Overview

Nobody likes when something fails. When a Chef run fails for some reason, we have to figure out what resource caused the failure and then try to fix it and then re-run it. If we know what might fail, we can try to do some steps and then try the action again. This message sent to the Chef community mailing list proposes something very similar.

Here is an RFC proposed by the Chef community which is still in discussion. It provides a resource specific error handling mechanism. It has many features that will help making an awesome overall Chef experience. If we are aware of something that can fail, why not make the resource try something to fix it by itself?

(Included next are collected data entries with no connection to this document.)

===== src/rtl/uart_tx.sv =====
// uart_tx: buffered 8N1 UART transmitter.
// Bytes arrive over a valid/ready handshake into a small circular FIFO and are
// serialised LSB first. Each bit is held for CLKS_PER_BIT clocks. Frames queued
// back to back leave the line with no idle gap between them.
//
// state      | meaning
// IDLE       | line high, waiting for the FIFO to hold a byte
// START_BIT  | line low for one bit time
// DATA_BITS  | shifting out bits 0..7 of the captured byte
// STOP_BIT   | line high for one bit time; done pulse in its last clock
module uart_tx #(
    parameter int CLKS_PER_BIT = 868,
    parameter int FIFO_DEPTH   = 4
) (
    input  logic       clk,
    input  logic       rst_n,
    input  logic [7:0] i_data,
    input  logic       i_valid,
    output logic       o_ready,
    output logic       o_tx,
    output logic       o_tx_done,
    output logic       tx_busy
);

    localparam int PTR_W = $clog2(FIFO_DEPTH);
    localparam int CNT_W = $clog2(CLKS_PER_BIT);
    localparam logic [CNT_W-1:0] BIT_END    = CNT_W'(CLKS_PER_BIT - 1);
    localparam logic [CNT_W-1:0] BIT_PRE    = CNT_W'(CLKS_PER_BIT - 2);
    localparam logic [PTR_W:0]   FIFO_FULL  = (PTR_W + 1)'(FIFO_DEPTH);

    typedef enum logic [1:0] {
        IDLE,
        START_BIT,
        DATA_BITS,
        STOP_BIT
    } state_t;

    state_t           state;
    logic [CNT_W-1:0] bit_cnt;
    logic [2:0]       bit_idx;
    logic [7:0]       shift;

    logic [7:0]       mem [FIFO_DEPTH];
    logic [PTR_W-1:0] wr_ptr;
    logic [PTR_W-1:0] rd_ptr;
    logic [PTR_W:0]   fifo_count;

    logic push;
    logic pop;
    logic fifo_empty;

    // o_ready depends only on the registered count, so i_valid never reaches it
    assign o_ready    = (fifo_count != FIFO_FULL);
    assign fifo_empty = (fifo_count == '0);
    assign push       = i_valid && o_ready;
    // A pop happens whenever the FSM starts a frame: from IDLE or from the last stop-bit clock
    assign pop        = !fifo_empty &&
                        ((state == IDLE) || ((state == STOP_BIT) && (bit_cnt == BIT_END)));

    // FIFO storage; contents need no reset because count gates every read
    always_ff @(posedge clk) begin
        if (push) begin
            mem[wr_ptr] <= i_data;
        end
    end

    // FIFO pointers and occupancy; pointers wrap naturally at the power-of-two depth
    always_ff @(posedge clk or negedge rst_n) begin
        if (!rst_n) begin
            wr_ptr     <= '0;
            rd_ptr     <= '0;
            fifo_count <= '0;
        end else begin
            if (push) begin
                wr_ptr <= wr_ptr + 1'b1;
            end
            if (pop) begin
                rd_ptr <= rd_ptr + 1'b1;
            end
            case ({push, pop})
                2'b10:   fifo_count <= fifo_count + 1'b1;
                2'b01:   fifo_count <= fifo_count - 1'b1;
                default: fifo_count <= fifo_count;
            endcase
        end
    end

    // Frame sequencer with registered line, busy and done outputs
    always_ff @(posedge clk or negedge rst_n) begin
        if (!rst_n) begin
            state     <= IDLE;
            bit_cnt   <= '0;
            bit_idx   <= '0;
            shift     <= '0;
            o_tx      <= 1'b1;
            o_tx_done <= 1'b0;
            tx_busy   <= 1'b0;
        end else begin
            o_tx_done <= 1'b0;
            case (state)
                IDLE: begin
                    o_tx    <= 1'b1;
                    tx_busy <= 1'b0;
                    if (pop) begin
                        shift   <= mem[rd_ptr];
                        o_tx    <= 1'b0;
                        tx_busy <= 1'b1;
                        bit_cnt <= '0;
                        state   <= START_BIT;
                    end
                end
                START_BIT: begin
                    if (bit_cnt == BIT_END) begin
                        bit_cnt <= '0;
                        bit_idx <= '0;
                        o_tx    <= shift[0];
                        state   <= DATA_BITS;
                    end else begin
                        bit_cnt <= bit_cnt + 1'b1;
                    end
                end
                DATA_BITS: begin
                    if (bit_cnt == BIT_END) begin
                        bit_cnt <= '0;
                        if (bit_idx != 3'd7) begin
                            shift   <= {1'b0, shift[7:1]};
                            bit_idx <= bit_idx + 1'b1;
                            o_tx    <= shift[1];
                        end else begin
                            o_tx  <= 1'b1;
                            state <= STOP_BIT;
                        end
                    end else begin
                        bit_cnt <= bit_cnt + 1'b1;
                    end
                end
                STOP_BIT: begin
                    if (bit_cnt == BIT_END) begin
                        bit_cnt <= '0;
                        if (pop) begin
                            shift <= mem[rd_ptr];
                            o_tx  <= 1'b0;
                            state <= START_BIT;
                        end else begin
                            tx_busy <= 1'b0;
                            state   <= IDLE;
                        end
                    end else begin
                        bit_cnt <= bit_cnt + 1'b1;
                        // Registered pulse lands exactly on the last stop-bit clock
                        if (bit_cnt == BIT_PRE) begin
                            o_tx_done <= 1'b1;
                        end
                    end
                end
                default: begin
                    state <= IDLE;
                end
            endcase
        end
    end

endmodule


===== config.mk =====
export PLATFORM = sky130hd
export DESIGN_NAME = uart_tx
export DESIGN_NICKNAME = d
export VERILOG_FILES = /design/src/rtl/uart_tx.sv
export SDC_FILE = /design/constraint.sdc
export NUM_CORES = 1
export LEC_CHECK = 0
export CAP_MARGIN = 0
export CORE_MARGIN = 2
export CORE_UTILIZATION = 30
export DETAILED_ROUTE_END_ITERATION = 8
export PLACE_DENSITY = 0.45
export SLEW_MARGIN = 20
export SYNTH_ARGS = -nofsm -noshare
export SYNTH_HDL_FRONTEND = slang
export SYNTH_SLANG_ARGS = --single-unit
export TNS_END_PERCENT = 5

===== constraint.sdc =====
create_clock -name clk -period 3.7 [get_ports clk]
set_input_delay 0.555 -clock clk [delete_from_list [all_inputs] [get_ports clk]]
set_output_delay 0.555 -clock clk [all_outputs]
set_load 0.02 [all_outputs]

==> results of run 1 <==
[report_power, final]
part | internal, µW | switching (µW)
sequential | 976 | 203
clock | 317 | 305
combinational | 499 | 576
total | 1790 | 1080
[path summary, 6_finish.rpt]
path / startpoint / cells past startpoint / slack, ps / endpoint
setup / recovery: state[0] / 8 / 970 / fifo_count[1]
hold / removal: rst_n / 1 / 290 / bit_idx[1]
setup reg to reg: state[0] / 8 / 970 / fifo_count[1]
hold reg to reg: shift[2] / 1 / 510 / shift[2]
max in group asynchronous: rst_n / 1 / 2900 / shift[7]
min in group clk: shift[2] / 1 / 510 / shift[2]
[flip-flops by register name, summed over array words and instances, names as in the netlist]
| name | flops |
|---|---|
| bit_cnt | 10 |
| rd_ptr | 2 |
| state | 2 |
| o_tx | 1 |
| tx_busy | 1 |
| shift | 8 |
| wr_ptr | 2 |
| bit_idx | 3 |
| o_tx_done | 1 |
| fifo_count | 3 |
| mem | 32 |
[final cells by class]
type                    count  area (µm²)  area share [%]
clock buffers               9       123.9           3.348
repair buffers             17       157.7           4.261
well taps                 136       170.2           4.599
inverters                  13       48.80           1.319
multi-input cells         173        1333           36.02
flip-flops and latches     65        1788           48.33
clock inverters             7       78.83           2.131
[per-stage QoR]
step	power, µW	hold slack [ps]	instances
after floorplan	2003	259.4	267
after global placement	2291	484.4	404
after detailed placement	2292	475.2	404
after CTS	2928	315.8	420
after global routing	3130	348.9	420
final	2876	291.0	420
[layout by cell type, fill, tap and decap left out, types with 2 or more instances in the layout]
cell type         n
dfrtp_1          32
edfxtp_1         32
nand2_1          26
nand3_1          15
ha_1             15
inv_1            13
clkdlybuf4s50_1  13
o21ai_0          12
nand4_1           9
clkbuf_8          9
nor2_1            8
nand3b_1          8
mux4_2            8
and3_1            7
xnor2_1           7
nand4b_1          7
a21oi_1           6
a22o_1            4
and2_1            3
nor3_1            3
mux2i_1           3
clkinvlp_4        3
buf_4             3
a31oi_1           2
o31ai_1           2
nor2b_1           2
a41oi_1           2
mux2_2            2
or3_1             2
inv_6             2
[worst reg2reg max path: stages, from the launching register on]
cell     delay, ps
dfrtp_1        450
ha_1           390
o311a_1        230
a31oi_1         90
buf_4          210
inv_1          300
ha_1           280
fa_1           420
mux2_2         260
[logic make-up after synthesis]
| family | after synthesis |
|---|---|
| flip-flops | 65 |
| adder cells (fa/ha/maj) | 16 |
| buffers and inverters | 29 |
| XOR/XNOR | 8 |
| AO/OA/AOI/OAI | 40 |
| multiplexers | 13 |
| AND/OR/NAND/NOR | 96 |
[per-layer routing]
metal	vias to the layer above	track usage [%]	wire [µm]
li1	1018	-	-
met3	7	3.074	181
met5	-	0	0
met2	28	18.82	3004
met4	0	4.121	70
met1	1038	16.40	3006
==> impl_metrics.csv, run 1 <==
group,metric,value,unit
run_status,status,"finished clean",
final_layout,nFillCells,1059,
timing,setup_tns,0,ps
worst_setup_path,criticalPathCategory,"reg2reg",
clock_network,postCtsSetupBuffers,0,
clock_network,root_buffer,"clkbuf_8",
timing,setup_viol_count_final,0,
synth,yosysTopAreaCellShare,29.58,%
timing,clock_skew,8.447,ps
drt,finalWirelength,6263,µm
final_layout,drive_above_1_share,12.32,%
clock_network,hold_buffers,0,
global_routing,grt_max_degree,34,
final_layout,nNetsFinal,306,
clock_network,cts_made_buffers,9,
die,fp.dieArea,0.01168,mm²
drt,drc,0,
synth,syn-instance-count,267,
job,cap_violations,0,
global_routing,grt-ovfl-total,0,
drt,drt-pass1-iter-count,4,
die,die_y,108.1,µm
timing,final_max_slew_viol_count,0,
worst_hold_path,hold_path_class,"in2async",
pwr,ir_worst_vdd,0.2718,mV
final_layout,diodes,0,
synth,synth_compound_area_share,8.552,%
global_routing,grt_pass1_wl,11010,µm
synth,synth_async_sr_flop_share,50.77,%
die,core-area,0.01042,mm²
worst_setup_path,crit_chain,"ha_1 > o311a_1 > a31oi_1 > buf_4 > inv_1 > ha_1 > fa_1 > mux2_2",
drt,vias_per_cell,4.979,
worst_setup_path,start_kind,"flip-flop",
worst_setup_path,required,3930,ps
synth,syn-cell-area,0.003248,mm²
timing,hold_viol,0,
final_layout,area_delta_synth_final,13.91,%
clock_network,cts.sinks,65,
die,ios,15,
drt,antenna_left,0,
timing,setup_slack,965.7,ps
placement,placed_cell_area,0.003497,mm²
synth,synth_top_family_by_area,"simple AND/OR/NAND/NOR gates",
worst_setup_path,slowest_stage,"dfrtp_1",
synth,synth_common_cells,"dfrtp_1, edfxtp_1, nand2_1, ha_1, nand3_1",
worst_setup_path,path_delay_family,"adder cells",
drt,drtIter0Drc,91,
die,start_util,31.18,%
synth,synth_mux_area_share,7.165,%
synth,synth-xor-area-share,2.157,%
synth,synthSimpleGateAreaFrac,16.76,%
placement,post-place-ws,934.2,ps
synth,synth_edf_count,32,
clock_network,cts_tree,"done",
clock_network,clkTransAtPathRegs,80,ps
pwr,power_leakage,0.001400,µW
timing,fin_crit_sh,73.90,%
synth,synth.distinct_cells,50,
timing,fin_crit,2734,ps
die,fp.dieW,108.1,µm
worst_setup_path,worstSetupEndpointType,"flip-flop",
worst_setup_path,path_max_fanout,12,
worst_setup_path,critical_path.max_stage_delay,450,ps
drt,wl_per_cell,14.91,µm
global_routing,grt_antenna_before_repair,0,
synth,synth_fa_ha_area_share,6.394,%
final_layout,fin_util,35.52,%
clock_network,h-tree-depth,3,
placement,port_buffers,14,
worst_setup_path,crit_buf_inv,2,
timing,rsz0062_at_grt,"no",
synth,syn_area_per_cell,12.17,µm²
timing,timing.fmax,365.7,MHz
synth,ys_seq_elements,65,
die,placementRows,37,
drt,num_vias,2091,
synth,synth_top_cells_by_area,"edfxtp_1, dfrtp_1, ha_1",
worst_setup_path,worst_path_most_repeated_cell,"ha_1",
worst_setup_path,cp_data_arrival_time,2960,ps
synth,yosysSeqAreaShare,55.05,%
global_routing,grt_usage,12.07,%
clock_network,clock_latency,340,ps
synth,synth-warning-count,0,
timing,slew_headroom,47.28,%
synth,syn_nets,294,
final_layout,postLayoutCellArea,0.003700,mm²
timing,tightest_slew,780.5,ps
placement,gp_congestion,0.7076,
placement,hpwl,4199,µm
clock_network,clk_path_buf_depth,2,
clock_network,cts_resized,0,
pwr,power-per-cell-area,777.4,mW/mm²
synth,post-synth-top-area-cell,"edfxtp_1",
global_routing,grt_pass1_vias,2144,
synth,ys.flop_type,"edfxtp_1",
Note: power is estimated with default switching activity, not from simulation.
==> run 2: changes to the inputs <==
- clock period: 3.7 -> 2.7 ns (I/O delays scaled with it)
==> impl_metrics.csv, run 2 (same netlist as run 1, synthesis figures left out) <==
group,metric,value,unit
run_status,status,"finished clean",
timing,setup_viol_count_final,0,
worst_setup_path,required,2940,ps
timing,rsz0062_at_grt,"no",
placement,gp_congestion,0.7217,
timing,hold_viol,0,
worst_setup_path,critical_path.max_stage_delay,450,ps
final_layout,stdcell_count,428,
final_layout,reg_top3,"mem: 32 flops, bit_cnt: 10 flops, shift: 8 flops",
timing,fin_crit_sh,84.69,%
worst_setup_path,slowest_stage,"dfrtp_1",
clock_network,hold_buffers,0,
pwr,power_frac_comb,39.6,%
worst_setup_path,crit_chain,"inv_1 > ha_1 > o31a_1 > a31oi_1 > inv_1 > ha_1 > fa_1 > xnor2_1 > nor2_1 > xor2_1",
timing,clock_skew,13.31,ps
placement,dp_cells,412,
die,placementRows,37,
final_layout,postLayoutCellArea,0.003764,mm²
final_layout,layout_common_cells,"dfrtp_1, edfxtp_1, nand2_1",
die,ios,15,
timing,final_max_slew_viol_count,0,
drt,num_vias,2096,
worst_setup_path,path_delay_family,"adder cells",
final_layout,area_delta_synth_final,15.87,%
clock_network,clock_latency,360,ps
worst_setup_path,worstSetupEndpointType,"flip-flop",
drt,drtIter0Drc,135,
timing,setup_tns,0,ps
clock_network,h-tree-depth,3,
global_routing,grt_usage,12.38,%
pwr,swShare,37.97,%
timing,setup_slack,413.3,ps
pwr,intPower,2536,µW
global_routing,grt_max_degree,34,
final_layout,drive_above_1_share,14.73,%
placement,post-place-ws,392.5,ps
worst_setup_path,path_max_fanout,6,
pwr,seqPwrFrac,38.5,%
final_layout,diodes,0,
drt,finalWirelength,6511,µm
placement,port_buffers,14,
drt,drc,0,
pwr,power-per-cell-area,1086,mW/mm²
clock_network,postCtsSetupBuffers,0,
die,fp.dieArea,0.01168,mm²
worst_setup_path,start_kind,"flip-flop",
global_routing,grt_antenna_before_repair,0,
die,die_y,108.1,µm
drt,vias_per_cell,4.897,
pwr,switchingPower,1552,µW
pwr,power_leakage,0.001447,µW
drt,wl_per_cell,15.21,µm
global_routing,grt_pass1_vias,2115,
clock_network,cts.sinks,65,
pwr,ir_worst_vdd,0.3932,mV
clock_network,clk_path_buf_depth,2,
die,core-area,0.01042,mm²
die,start_util,31.18,%
clock_network,clkTransAtPathRegs,90,ps
timing,slew_headroom,46.45,%
final_layout,largest_reg_flops,32,
clock_network,cts_resized,0,
clock_network,cts_made_buffers,9,
global_routing,grt-ovfl-total,0,
worst_setup_path,crit_buf_inv,2,
clock_network,root_buffer,"clkbuf_8",
final_layout,nNetsFinal,314,
worst_setup_path,criticalPathCategory,"reg2reg",
job,cap_violations,0,
drt,antenna_left,0,
placement,hpwl,4353,µm
worst_setup_path,cp_data_arrival_time,2530,ps
timing,fin_crit,2287,ps
placement,placed_cell_area,0.003557,mm²
clock_network,cts_tree,"done",
drt,drt-pass1-iter-count,5,
pwr,pwr-share-clk,21.8,%
timing,tightest_slew,803.2,ps
worst_hold_path,hold_path_class,"in2async",
global_routing,grt_pass1_wl,10990,µm
timing,timing.fmax,437.3,MHz
die,fp.dieW,108.1,µm
final_layout,largest-register,"mem",
run 2: cell count changes in the layout (fill, tap and decap cells not counted), sizes merged:
cell	delta
clkinvlp	-1
buf	+8
inv	+2
clkinv	-1
run 2: power by group through the flow:
stage          Combinational [µW]  Clock, µW  Sequential (µW)
2_1_floorplan                1230          0             1520
3_3_place_gp                 1620          0             1600
3_5_place_dp                 1640          0             1600
4_1_cts                      1650        920             1580
5_1_grt                      1820        969             1620
6_report                     1620        893             1570
run 2: per-stage QoR:
step	hold slack (ps)	total power [µW]	util, %
3_3_place_gp	483.7	3216	34.15
6_report	137.6	4088	36.13
3_5_place_dp	484.4	3244	34.15
4_1_cts	162.1	4149	36.13
5_1_grt	181.0	4411	36.13
2_1_floorplan	109.4	2745	-
run 2: path summary, 6_finish.rpt:
| check | start | slack (ps) | depth (start not counted) | to |
|---|---|---|---|---|
| max | state[0] | 410 | 10 | fifo_count[2] |
| max reg2reg | state[0] | 410 | 10 | fifo_count[2] |
| max in group asynchronous | rst_n | 2050 | 1 | shift[6] |
| min reg2reg | shift[2] | 500 | 1 | shift[2] |
| min in group clk | shift[2] | 500 | 1 | shift[2] |
| min | rst_n | 140 | 1 | rd_ptr[1] |
run 2: layout make-up:
class	count	area, µm²
clock buffer	9	123.9
clock inverter	7	82.58
fill	1058	6653
inverter	13	48.80
multi-input combinational	173	1333
sequential	65	1788
tap	136	170.2
timing repair buffer	25	217.7
run 2: worst reg2reg max path: cells and delay by family (launching register included):
family,cells,cell delay (ps)
flip-flops,1,450
buffers and inverters,2,210
XOR/XNOR,2,310
AND/OR/NAND/NOR,1,70
adder cells (fa/ha/maj),3,840
AO/OA/AOI/OAI,2,300
run 2: per-layer routing:
layer / up-vias / global-route usage, % / share of wire [%]
li1: 1033 / - / -
met1: 1035 / 16.90 / 51
met2: 19 / 18.73 / 45
met3: 9 / 3.858 / 2.6
met4: 0 / 4.121 / 1.6
met5: - / 0 / 0
==> run 3: changes to the inputs <==
- clock period: 2.7 -> 2.2 ns (I/O delays scaled with it)
==> impl_metrics.csv, run 3 (same netlist as run 1, synthesis figures left out) <==
group,metric,value,unit
die,ios,15,
clock_network,cts_tree,"done",
timing,whs,395.3,ps
final_layout,largest-register,"mem",
timing,fin_crit_sh,94.18,%
drt,drt-pass1-iter-count,4,
timing,setup_viol_count_final,0,
placement,gp_congestion,0.7470,
final_layout,drive_above_1_share,22.51,%
pwr,swShare,37.25,%
final_layout,largest_reg_flops,32,
pwr,switchingPower,1965,µW
placement,dp_cells,430,
clock_network,clock_latency,350,ps
worst_setup_path,criticalPathCategory,"reg2reg",
timing,setup_tns,0,ps
die,die_y,108.1,µm
clock_network,clkTransAtPathRegs,80,ps
global_routing,grt_usage,12.47,%
drt,drc,0,
worst_setup_path,path_delay_family,"compound AO/OA/AOI/OAI gates",
worst_setup_path,crit_buf_inv,1,
clock_network,cts_made_buffers,9,
die,core-area,0.01042,mm²
final_layout,fin_util,37.98,%
pwr,pwr-share-clk,20.8,%
final_layout,layout_common_cells,"dfrtp_1, edfxtp_1, buf_4",
final_layout,stdcell_count,447,
final_layout,reg_top3,"mem: 32 flops, bit_cnt: 10 flops, shift: 8 flops",
pwr,intPower,3310,µW
job,cap_violations,0,
worst_setup_path,slowest_stage,"dfrtp_1",
final_layout,nNetsFinal,333,
worst_hold_path,hold_path_class,"in2async",
placement,post-place-ws,167.5,ps
run_status,status,"finished clean",
clock_network,clk_path_buf_depth,2,
worst_setup_path,start_kind,"flip-flop",
final_layout,diodes,0,
timing,slew_headroom,66.47,%
drt,wl_per_cell,14.82,µm
global_routing,grt_pass1_vias,2143,
worst_setup_path,path_max_fanout,3,
timing,timing.fmax,482.7,MHz
worst_setup_path,required,2470,ps
drt,vias_per_cell,4.834,
die,fp.dieArea,0.01168,mm²
die,placementRows,37,
timing,fin_crit,2072,ps
timing,setup_slack,128.1,ps
drt,num_vias,2161,
die,fp.dieW,108.1,µm
worst_setup_path,critical_path.max_stage_delay,400,ps
pwr,power-per-cell-area,1333,mW/mm²
clock_network,root_buffer,"clkbuf_8",
drt,drtIter0Drc,55,
timing,rsz0062_at_grt,"no",
pwr,power_frac_comb,43.7,%
placement,hpwl,4559,µm
worst_setup_path,cp_data_arrival_time,2340,ps
pwr,power_leakage,0.001544,µW
timing,final_max_slew_viol_count,0,
final_layout,nFillCells,1013,
pwr,seqPwrFrac,35.5,%
die,start_util,31.18,%
clock_network,cts.sinks,65,
drt,finalWirelength,6626,µm
worst_setup_path,worstSetupEndpointType,"flip-flop",
global_routing,grt_max_degree,34,
worst_setup_path,crit_chain,"o311a_1 > a31oi_2 > inv_2 > ha_4 > fa_2 > xnor2_2 > nor2_1 > xor2_1",
timing,clock_skew,7.553,ps
pwr,ir_worst_vdd,0.4630,mV
global_routing,grt-ovfl-total,0,
timing,hold_viol,0,
drt,antenna_left,0,
placement,port_buffers,14,
clock_network,h-tree-depth,3,
global_routing,grt_pass1_wl,11020,µm
timing,tightest_slew,501.4,ps
global_routing,grt_antenna_before_repair,0,
final_layout,area_delta_synth_final,21.80,%
==> run 3: cell types whose count changed in the layout (fill, tap and decap cells not counted), sizes merged <==
cell	change
buf	+18
clkinvlp	-1
clkinv	+1
clkdlybuf4s50	+1
==> run 3: path summary, 6_finish.rpt <==
check                              start             to  slack (ps)  cells after the start
max in group asynchronous          rst_n           o_tx        1470                      2
hold / removal                     rst_n       shift[4]         400                      2
setup reg to reg           fifo_count[1]  fifo_count[2]         130                      8
hold reg to reg                 shift[2]       shift[2]         510                      1
min in group clk                shift[2]       shift[2]         510                      1
setup / recovery           fifo_count[1]  fifo_count[2]         130                      8
==> run 3: final cells by class <==
| class | count | area [µm²] | area share, % |
|---|---|---|---|
| Sequential cell | 65 | 1788 | 45.19 |
| Multi-Input combinational cell | 173 | 1376 | 34.79 |
| Timing Repair Buffer | 44 | 365.4 | 9.235 |
| Tap cell | 136 | 170.2 | 4.301 |
| Clock buffer | 9 | 123.9 | 3.131 |
| Clock inverter | 7 | 83.83 | 2.119 |
| Inverter | 13 | 48.80 | 1.233 |
==> run 3: power by group through the flow <==
stage	Sequential (µW)	Combinational, µW	Clock [µW]
global route	1930	2580	1190
detailed placement	1900	2270	0
floorplan	1860	1580	0
finish	1870	2310	1100
CTS	1880	2280	1140
global placement	1890	2250	0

The Chef Handler provides a way of handling exceptions but that is very limited to just handling exceptions and performing some actions after the failure and be done. I wrote a blog post earlier about how to write custom Chef Handlers.

Proof of Concept

I wrote a simple cookbook called on_failure that monkey patches the way Chef runs the resources and implements this feature. I tried to add as many features as possible but there are still some discussions on how to do certain things. This is just a starting point for trying out how this would work. This cookbook is also published to the community.

In Action

The on_failure cookbook has some additional cookbooks that help trying out this feature. The following are those cookbooks and their purposes:

  • sample – Contains some sample recipes for using the on_failure handler feature.
  • meal – Provides a resource called meal to mimic the example provided in the RFC.
  • food – Provides a resource called food to mimic the example provided in the RFC.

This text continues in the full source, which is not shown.